(Stored data)
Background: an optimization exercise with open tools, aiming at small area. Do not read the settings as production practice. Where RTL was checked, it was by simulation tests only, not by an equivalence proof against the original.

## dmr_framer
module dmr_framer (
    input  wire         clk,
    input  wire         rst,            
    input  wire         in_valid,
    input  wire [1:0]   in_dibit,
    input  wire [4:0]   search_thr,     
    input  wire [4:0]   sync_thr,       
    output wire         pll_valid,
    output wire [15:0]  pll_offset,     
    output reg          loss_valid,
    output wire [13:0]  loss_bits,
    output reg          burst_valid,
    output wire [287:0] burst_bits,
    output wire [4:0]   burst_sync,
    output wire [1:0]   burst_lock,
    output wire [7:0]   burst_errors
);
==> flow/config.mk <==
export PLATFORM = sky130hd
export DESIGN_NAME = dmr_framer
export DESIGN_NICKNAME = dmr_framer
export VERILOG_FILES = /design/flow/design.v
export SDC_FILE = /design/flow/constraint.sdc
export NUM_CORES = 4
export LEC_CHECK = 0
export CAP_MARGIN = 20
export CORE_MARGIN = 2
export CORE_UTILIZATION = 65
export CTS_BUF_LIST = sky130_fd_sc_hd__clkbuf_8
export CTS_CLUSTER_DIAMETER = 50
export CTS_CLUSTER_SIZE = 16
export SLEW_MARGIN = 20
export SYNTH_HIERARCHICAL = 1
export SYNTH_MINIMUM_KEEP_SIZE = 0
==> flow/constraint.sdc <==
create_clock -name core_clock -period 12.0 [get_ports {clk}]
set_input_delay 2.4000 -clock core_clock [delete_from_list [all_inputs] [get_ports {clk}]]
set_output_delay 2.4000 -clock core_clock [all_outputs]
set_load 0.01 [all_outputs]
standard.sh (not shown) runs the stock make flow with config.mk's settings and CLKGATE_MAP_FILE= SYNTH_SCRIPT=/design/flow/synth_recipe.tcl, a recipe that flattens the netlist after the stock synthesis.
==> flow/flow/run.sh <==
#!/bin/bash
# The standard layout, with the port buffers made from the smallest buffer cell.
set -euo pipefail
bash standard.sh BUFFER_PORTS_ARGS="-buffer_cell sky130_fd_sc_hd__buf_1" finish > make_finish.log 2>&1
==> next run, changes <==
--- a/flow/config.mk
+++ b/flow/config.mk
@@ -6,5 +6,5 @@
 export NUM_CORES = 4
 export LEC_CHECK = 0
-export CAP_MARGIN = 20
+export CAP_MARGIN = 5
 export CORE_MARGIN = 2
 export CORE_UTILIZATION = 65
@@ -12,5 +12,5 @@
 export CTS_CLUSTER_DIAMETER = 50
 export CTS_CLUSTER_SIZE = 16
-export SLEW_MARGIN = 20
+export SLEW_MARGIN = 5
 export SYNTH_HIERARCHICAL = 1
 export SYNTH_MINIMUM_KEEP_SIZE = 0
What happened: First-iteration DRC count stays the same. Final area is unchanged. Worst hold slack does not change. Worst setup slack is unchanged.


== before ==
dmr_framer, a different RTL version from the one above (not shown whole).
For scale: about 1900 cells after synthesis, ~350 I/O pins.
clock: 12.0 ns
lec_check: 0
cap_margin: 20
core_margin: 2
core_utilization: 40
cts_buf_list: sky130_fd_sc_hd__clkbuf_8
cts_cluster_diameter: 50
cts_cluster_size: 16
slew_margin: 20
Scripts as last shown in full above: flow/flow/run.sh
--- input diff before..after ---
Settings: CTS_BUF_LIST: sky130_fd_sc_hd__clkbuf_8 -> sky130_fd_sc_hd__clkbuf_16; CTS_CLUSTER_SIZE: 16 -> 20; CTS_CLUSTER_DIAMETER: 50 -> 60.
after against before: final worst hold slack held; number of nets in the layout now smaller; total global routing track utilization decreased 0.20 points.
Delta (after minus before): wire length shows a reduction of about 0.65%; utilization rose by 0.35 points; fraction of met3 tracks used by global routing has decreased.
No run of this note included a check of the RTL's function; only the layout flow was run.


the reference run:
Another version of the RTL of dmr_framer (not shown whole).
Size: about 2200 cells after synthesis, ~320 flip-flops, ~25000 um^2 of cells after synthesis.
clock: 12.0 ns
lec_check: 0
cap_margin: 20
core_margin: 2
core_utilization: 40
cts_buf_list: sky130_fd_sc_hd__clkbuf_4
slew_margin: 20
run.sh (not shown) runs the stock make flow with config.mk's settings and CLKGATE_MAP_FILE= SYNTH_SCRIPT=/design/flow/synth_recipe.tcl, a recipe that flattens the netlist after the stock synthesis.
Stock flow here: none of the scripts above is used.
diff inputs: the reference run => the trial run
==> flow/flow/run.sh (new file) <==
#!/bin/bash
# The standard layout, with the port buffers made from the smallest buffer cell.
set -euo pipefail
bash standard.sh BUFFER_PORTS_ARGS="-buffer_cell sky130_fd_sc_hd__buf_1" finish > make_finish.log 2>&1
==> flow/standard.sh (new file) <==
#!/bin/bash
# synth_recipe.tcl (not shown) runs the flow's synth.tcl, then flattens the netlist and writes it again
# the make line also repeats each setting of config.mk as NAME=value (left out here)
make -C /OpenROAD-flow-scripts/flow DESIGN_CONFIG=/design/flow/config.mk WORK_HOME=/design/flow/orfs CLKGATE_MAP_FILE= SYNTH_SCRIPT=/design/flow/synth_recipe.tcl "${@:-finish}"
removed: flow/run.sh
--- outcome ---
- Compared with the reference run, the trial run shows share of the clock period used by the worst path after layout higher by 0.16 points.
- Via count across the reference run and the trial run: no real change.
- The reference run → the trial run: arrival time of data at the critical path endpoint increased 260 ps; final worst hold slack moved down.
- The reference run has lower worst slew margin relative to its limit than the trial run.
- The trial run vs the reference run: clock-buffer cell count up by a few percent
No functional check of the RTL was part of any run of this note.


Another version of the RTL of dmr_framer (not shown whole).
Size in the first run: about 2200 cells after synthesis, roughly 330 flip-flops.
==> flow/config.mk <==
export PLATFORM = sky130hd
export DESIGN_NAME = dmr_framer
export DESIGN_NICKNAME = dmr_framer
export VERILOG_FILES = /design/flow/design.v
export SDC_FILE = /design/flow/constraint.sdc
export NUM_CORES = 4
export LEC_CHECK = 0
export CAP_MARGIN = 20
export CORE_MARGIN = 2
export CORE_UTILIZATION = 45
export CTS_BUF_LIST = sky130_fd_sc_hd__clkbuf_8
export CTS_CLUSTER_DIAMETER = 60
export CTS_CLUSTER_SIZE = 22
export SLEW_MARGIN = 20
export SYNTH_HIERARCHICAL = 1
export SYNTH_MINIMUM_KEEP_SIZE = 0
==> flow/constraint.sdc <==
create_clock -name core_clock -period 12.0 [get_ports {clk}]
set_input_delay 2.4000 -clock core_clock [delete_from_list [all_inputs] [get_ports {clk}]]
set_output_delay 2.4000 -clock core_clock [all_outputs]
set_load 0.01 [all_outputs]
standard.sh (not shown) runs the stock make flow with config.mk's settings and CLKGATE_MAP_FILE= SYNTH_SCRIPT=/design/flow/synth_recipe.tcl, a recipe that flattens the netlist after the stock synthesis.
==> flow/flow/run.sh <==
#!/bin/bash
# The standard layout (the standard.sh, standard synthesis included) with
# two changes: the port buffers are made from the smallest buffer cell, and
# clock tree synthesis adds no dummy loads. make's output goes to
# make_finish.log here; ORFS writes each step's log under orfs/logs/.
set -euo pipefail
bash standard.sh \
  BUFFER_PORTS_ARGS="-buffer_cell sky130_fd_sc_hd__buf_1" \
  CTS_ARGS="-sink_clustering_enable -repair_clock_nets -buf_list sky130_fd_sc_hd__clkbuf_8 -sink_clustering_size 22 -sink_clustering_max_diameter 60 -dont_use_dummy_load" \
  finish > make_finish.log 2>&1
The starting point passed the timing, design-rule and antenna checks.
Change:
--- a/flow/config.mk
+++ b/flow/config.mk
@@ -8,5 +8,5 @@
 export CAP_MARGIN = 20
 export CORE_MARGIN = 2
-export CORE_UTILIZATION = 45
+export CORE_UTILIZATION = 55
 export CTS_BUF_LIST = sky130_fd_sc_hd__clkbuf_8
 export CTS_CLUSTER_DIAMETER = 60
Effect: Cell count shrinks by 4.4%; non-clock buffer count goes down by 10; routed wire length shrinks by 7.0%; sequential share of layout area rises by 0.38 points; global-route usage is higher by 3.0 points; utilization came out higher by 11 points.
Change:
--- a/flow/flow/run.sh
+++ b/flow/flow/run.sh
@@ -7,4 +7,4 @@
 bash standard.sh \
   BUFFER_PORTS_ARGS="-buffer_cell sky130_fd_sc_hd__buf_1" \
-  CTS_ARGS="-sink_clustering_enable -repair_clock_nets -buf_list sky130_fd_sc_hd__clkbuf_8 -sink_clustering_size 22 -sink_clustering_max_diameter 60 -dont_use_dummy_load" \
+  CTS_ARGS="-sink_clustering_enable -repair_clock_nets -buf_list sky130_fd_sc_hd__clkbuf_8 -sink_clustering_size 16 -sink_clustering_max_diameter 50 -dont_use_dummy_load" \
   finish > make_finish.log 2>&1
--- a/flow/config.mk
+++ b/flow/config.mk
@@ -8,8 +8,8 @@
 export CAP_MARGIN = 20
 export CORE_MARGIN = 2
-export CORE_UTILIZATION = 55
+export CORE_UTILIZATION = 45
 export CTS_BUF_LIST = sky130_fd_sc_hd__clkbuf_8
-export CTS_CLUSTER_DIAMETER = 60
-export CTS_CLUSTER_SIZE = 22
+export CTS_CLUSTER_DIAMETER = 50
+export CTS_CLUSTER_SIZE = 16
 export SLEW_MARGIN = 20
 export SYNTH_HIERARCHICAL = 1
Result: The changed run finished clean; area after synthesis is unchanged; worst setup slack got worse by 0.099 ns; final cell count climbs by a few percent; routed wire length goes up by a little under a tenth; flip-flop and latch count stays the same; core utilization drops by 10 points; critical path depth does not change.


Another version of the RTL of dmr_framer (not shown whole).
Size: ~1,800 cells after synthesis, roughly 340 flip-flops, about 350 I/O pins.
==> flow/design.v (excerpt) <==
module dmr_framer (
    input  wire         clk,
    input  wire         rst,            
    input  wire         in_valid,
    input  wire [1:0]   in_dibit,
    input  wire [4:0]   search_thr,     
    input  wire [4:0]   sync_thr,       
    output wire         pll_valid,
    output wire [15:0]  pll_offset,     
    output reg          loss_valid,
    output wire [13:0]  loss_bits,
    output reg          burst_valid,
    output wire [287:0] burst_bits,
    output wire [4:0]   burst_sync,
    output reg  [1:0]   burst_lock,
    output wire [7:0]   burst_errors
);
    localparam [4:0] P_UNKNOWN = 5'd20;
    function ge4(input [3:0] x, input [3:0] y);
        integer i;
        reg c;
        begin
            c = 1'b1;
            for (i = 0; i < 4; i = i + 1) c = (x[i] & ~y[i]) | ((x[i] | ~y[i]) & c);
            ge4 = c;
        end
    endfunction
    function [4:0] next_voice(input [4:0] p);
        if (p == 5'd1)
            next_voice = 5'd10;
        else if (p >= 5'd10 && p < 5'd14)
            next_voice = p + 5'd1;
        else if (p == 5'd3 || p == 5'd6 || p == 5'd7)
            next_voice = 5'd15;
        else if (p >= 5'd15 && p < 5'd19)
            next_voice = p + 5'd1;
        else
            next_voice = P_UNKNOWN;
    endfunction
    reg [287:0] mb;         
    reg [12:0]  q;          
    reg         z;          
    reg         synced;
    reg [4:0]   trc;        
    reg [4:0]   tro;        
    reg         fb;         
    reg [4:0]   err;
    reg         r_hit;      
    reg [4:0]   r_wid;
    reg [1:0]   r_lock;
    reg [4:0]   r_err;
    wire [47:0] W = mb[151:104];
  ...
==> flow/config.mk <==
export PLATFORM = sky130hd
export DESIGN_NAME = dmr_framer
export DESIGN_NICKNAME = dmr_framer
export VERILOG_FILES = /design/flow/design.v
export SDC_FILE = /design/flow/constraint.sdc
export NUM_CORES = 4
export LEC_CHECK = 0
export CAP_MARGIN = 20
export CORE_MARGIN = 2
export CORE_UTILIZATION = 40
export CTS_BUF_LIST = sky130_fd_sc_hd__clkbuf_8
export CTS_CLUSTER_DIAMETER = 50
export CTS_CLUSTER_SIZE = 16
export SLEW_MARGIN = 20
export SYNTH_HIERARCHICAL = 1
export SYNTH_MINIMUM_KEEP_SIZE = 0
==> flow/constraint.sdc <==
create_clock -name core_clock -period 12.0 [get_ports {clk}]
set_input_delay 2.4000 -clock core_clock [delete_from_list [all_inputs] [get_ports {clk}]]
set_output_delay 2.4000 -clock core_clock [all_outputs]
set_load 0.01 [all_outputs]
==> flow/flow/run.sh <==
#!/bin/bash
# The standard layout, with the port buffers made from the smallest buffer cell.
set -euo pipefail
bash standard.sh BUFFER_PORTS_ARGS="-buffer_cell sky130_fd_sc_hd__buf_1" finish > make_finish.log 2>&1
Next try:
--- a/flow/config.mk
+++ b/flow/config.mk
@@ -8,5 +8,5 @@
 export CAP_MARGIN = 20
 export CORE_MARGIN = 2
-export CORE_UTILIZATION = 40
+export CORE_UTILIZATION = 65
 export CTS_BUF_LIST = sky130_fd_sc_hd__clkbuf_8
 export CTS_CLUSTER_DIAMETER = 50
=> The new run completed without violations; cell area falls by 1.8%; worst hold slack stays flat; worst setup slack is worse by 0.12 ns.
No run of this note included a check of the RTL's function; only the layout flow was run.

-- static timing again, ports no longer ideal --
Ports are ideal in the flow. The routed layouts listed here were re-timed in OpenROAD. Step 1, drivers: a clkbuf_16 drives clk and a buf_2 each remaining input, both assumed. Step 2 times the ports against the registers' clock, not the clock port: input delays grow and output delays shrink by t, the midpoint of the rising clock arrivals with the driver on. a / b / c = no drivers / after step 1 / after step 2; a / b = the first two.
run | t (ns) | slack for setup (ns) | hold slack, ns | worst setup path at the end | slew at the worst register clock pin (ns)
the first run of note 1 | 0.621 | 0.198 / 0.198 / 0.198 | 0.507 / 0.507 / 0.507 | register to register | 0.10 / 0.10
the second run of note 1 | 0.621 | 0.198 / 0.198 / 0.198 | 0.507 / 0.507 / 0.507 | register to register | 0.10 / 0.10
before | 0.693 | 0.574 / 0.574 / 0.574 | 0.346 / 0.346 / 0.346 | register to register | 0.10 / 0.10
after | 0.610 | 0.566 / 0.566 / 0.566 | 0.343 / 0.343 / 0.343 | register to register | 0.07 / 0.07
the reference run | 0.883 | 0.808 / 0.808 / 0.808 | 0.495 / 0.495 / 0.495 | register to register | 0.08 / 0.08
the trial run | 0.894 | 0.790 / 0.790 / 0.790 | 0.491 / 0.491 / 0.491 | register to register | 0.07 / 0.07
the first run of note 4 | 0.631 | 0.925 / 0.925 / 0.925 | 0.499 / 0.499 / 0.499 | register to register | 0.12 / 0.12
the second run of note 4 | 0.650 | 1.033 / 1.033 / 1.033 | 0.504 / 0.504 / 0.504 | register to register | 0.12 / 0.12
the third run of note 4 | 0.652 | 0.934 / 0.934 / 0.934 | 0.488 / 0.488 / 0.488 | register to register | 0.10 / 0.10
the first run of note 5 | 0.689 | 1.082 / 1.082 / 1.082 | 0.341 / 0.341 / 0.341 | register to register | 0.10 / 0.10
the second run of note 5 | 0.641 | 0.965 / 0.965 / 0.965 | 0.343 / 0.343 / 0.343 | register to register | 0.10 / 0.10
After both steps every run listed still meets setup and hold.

---

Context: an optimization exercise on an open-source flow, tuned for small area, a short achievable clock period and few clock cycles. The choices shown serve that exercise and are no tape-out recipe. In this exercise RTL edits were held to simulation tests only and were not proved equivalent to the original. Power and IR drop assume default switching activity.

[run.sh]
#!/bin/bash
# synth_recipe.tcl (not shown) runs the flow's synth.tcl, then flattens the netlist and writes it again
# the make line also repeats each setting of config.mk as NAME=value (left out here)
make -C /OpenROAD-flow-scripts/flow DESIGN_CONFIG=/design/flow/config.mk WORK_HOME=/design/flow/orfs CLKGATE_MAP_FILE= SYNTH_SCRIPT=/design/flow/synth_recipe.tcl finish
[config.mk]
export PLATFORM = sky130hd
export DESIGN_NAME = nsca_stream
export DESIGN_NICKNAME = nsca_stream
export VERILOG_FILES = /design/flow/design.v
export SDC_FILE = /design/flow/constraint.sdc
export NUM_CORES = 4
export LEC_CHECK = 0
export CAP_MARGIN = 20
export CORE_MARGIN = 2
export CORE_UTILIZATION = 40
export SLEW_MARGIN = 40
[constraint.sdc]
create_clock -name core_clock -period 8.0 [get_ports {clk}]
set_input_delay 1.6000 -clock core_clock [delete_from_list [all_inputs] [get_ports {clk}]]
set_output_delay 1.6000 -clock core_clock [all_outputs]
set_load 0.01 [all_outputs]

---

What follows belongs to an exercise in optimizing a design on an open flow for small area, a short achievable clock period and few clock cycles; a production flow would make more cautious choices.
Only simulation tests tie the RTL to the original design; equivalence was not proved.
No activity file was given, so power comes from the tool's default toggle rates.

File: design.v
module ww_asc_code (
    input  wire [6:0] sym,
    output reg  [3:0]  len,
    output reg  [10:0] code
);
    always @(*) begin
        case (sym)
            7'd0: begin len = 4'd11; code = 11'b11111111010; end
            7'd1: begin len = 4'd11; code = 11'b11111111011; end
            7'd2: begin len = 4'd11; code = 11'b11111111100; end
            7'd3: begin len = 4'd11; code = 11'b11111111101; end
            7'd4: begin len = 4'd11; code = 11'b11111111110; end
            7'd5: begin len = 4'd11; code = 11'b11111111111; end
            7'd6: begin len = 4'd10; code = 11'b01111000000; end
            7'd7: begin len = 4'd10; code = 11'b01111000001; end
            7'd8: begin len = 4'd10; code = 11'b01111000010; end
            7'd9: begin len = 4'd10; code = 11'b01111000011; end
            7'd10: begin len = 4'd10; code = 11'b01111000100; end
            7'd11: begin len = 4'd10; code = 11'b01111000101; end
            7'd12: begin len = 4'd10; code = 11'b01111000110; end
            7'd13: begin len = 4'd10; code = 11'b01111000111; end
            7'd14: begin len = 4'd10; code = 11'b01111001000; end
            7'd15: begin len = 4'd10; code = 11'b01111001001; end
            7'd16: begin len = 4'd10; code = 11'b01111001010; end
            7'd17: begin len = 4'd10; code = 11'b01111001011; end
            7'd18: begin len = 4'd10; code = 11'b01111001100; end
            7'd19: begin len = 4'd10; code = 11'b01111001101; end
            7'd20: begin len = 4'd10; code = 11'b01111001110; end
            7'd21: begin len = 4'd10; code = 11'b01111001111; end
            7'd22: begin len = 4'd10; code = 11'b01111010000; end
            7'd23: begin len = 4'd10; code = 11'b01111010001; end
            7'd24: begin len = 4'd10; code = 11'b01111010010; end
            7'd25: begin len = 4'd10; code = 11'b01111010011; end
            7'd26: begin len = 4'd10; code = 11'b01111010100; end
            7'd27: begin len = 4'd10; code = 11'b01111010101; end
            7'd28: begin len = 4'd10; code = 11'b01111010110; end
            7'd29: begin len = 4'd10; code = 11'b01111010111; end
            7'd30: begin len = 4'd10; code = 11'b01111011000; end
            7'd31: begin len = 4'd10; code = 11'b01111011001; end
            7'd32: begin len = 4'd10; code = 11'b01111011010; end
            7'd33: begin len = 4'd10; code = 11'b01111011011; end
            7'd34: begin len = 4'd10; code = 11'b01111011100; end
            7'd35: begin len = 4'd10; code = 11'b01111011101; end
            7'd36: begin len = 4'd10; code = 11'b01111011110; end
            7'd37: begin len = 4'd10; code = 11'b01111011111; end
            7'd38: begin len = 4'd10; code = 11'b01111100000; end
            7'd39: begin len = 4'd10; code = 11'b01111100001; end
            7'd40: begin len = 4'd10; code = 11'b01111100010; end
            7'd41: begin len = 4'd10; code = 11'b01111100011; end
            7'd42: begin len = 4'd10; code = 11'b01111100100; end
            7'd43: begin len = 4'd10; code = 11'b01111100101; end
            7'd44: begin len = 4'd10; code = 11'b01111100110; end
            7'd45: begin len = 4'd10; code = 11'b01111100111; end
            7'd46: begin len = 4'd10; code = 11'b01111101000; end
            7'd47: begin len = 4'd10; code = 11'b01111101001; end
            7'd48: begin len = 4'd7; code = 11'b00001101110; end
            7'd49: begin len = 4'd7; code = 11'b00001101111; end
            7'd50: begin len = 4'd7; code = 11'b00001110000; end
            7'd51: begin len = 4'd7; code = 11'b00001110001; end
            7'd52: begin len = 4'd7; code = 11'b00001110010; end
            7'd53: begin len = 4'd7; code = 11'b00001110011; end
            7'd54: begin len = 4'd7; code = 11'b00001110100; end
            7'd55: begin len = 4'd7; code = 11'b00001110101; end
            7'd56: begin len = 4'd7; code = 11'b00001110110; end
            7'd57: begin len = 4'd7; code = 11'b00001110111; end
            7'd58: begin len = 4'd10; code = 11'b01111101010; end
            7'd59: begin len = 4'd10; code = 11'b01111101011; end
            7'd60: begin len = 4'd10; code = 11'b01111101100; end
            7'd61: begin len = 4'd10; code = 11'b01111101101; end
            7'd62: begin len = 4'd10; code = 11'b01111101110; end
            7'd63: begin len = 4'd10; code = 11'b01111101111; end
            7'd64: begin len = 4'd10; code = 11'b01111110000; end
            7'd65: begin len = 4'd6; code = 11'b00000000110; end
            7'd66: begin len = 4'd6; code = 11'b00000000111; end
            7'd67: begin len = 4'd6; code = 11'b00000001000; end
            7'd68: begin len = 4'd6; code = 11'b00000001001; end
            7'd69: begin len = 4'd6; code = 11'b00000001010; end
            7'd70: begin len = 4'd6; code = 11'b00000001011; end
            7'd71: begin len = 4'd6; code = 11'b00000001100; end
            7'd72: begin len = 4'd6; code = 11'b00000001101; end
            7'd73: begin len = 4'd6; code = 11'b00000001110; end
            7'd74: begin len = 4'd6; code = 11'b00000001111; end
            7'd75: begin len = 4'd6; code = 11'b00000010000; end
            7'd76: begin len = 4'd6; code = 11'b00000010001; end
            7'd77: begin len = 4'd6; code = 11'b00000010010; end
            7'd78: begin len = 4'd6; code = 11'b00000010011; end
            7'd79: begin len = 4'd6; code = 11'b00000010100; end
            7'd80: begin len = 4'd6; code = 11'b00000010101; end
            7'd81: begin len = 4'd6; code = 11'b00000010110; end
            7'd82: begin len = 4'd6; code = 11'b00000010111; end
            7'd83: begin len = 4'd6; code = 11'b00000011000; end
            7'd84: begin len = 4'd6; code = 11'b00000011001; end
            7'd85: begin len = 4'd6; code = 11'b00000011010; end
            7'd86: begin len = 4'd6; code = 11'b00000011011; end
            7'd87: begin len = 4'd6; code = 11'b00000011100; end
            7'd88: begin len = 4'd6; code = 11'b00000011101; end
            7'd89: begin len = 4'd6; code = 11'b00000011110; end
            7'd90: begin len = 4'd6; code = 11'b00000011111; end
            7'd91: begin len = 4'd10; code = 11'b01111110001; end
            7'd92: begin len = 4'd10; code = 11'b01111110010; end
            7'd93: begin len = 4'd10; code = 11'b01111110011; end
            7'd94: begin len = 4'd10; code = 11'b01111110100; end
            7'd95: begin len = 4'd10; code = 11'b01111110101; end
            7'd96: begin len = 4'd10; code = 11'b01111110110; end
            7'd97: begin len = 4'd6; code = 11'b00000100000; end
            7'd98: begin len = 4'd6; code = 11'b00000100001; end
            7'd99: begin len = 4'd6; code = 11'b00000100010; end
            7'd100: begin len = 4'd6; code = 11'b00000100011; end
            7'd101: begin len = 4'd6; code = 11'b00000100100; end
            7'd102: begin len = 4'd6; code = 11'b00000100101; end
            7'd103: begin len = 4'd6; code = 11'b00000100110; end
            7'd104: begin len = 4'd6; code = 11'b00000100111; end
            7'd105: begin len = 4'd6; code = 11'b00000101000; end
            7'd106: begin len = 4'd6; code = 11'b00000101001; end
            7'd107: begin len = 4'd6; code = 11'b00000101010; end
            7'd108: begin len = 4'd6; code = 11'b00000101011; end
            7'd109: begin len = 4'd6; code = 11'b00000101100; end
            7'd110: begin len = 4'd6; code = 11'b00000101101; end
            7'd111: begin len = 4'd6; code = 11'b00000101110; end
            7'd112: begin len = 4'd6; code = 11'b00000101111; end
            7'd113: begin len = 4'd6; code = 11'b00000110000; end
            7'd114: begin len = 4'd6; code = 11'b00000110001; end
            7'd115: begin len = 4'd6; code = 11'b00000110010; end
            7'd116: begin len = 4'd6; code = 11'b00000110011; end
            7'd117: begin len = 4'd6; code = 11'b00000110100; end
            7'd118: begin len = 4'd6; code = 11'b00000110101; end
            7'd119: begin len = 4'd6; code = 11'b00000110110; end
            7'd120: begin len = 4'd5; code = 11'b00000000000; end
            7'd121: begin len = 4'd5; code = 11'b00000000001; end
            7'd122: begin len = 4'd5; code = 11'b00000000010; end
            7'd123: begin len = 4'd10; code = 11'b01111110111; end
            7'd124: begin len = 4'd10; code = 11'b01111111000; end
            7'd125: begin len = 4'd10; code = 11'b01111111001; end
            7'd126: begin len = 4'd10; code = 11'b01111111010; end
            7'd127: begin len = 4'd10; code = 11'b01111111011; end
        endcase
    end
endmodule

WHAT THIS TASK INVOLVES:
Look through the data above. Each line containing the word "routing" needs to be copied.

ANSWER:
after against before: final worst hold slack held; number of nets in the layout now smaller; total global routing track utilization decreased 0.20 points.
Delta (after minus before): wire length shows a reduction of about 0.65%; utilization rose by 0.35 points; fraction of met3 tracks used by global routing has decreased.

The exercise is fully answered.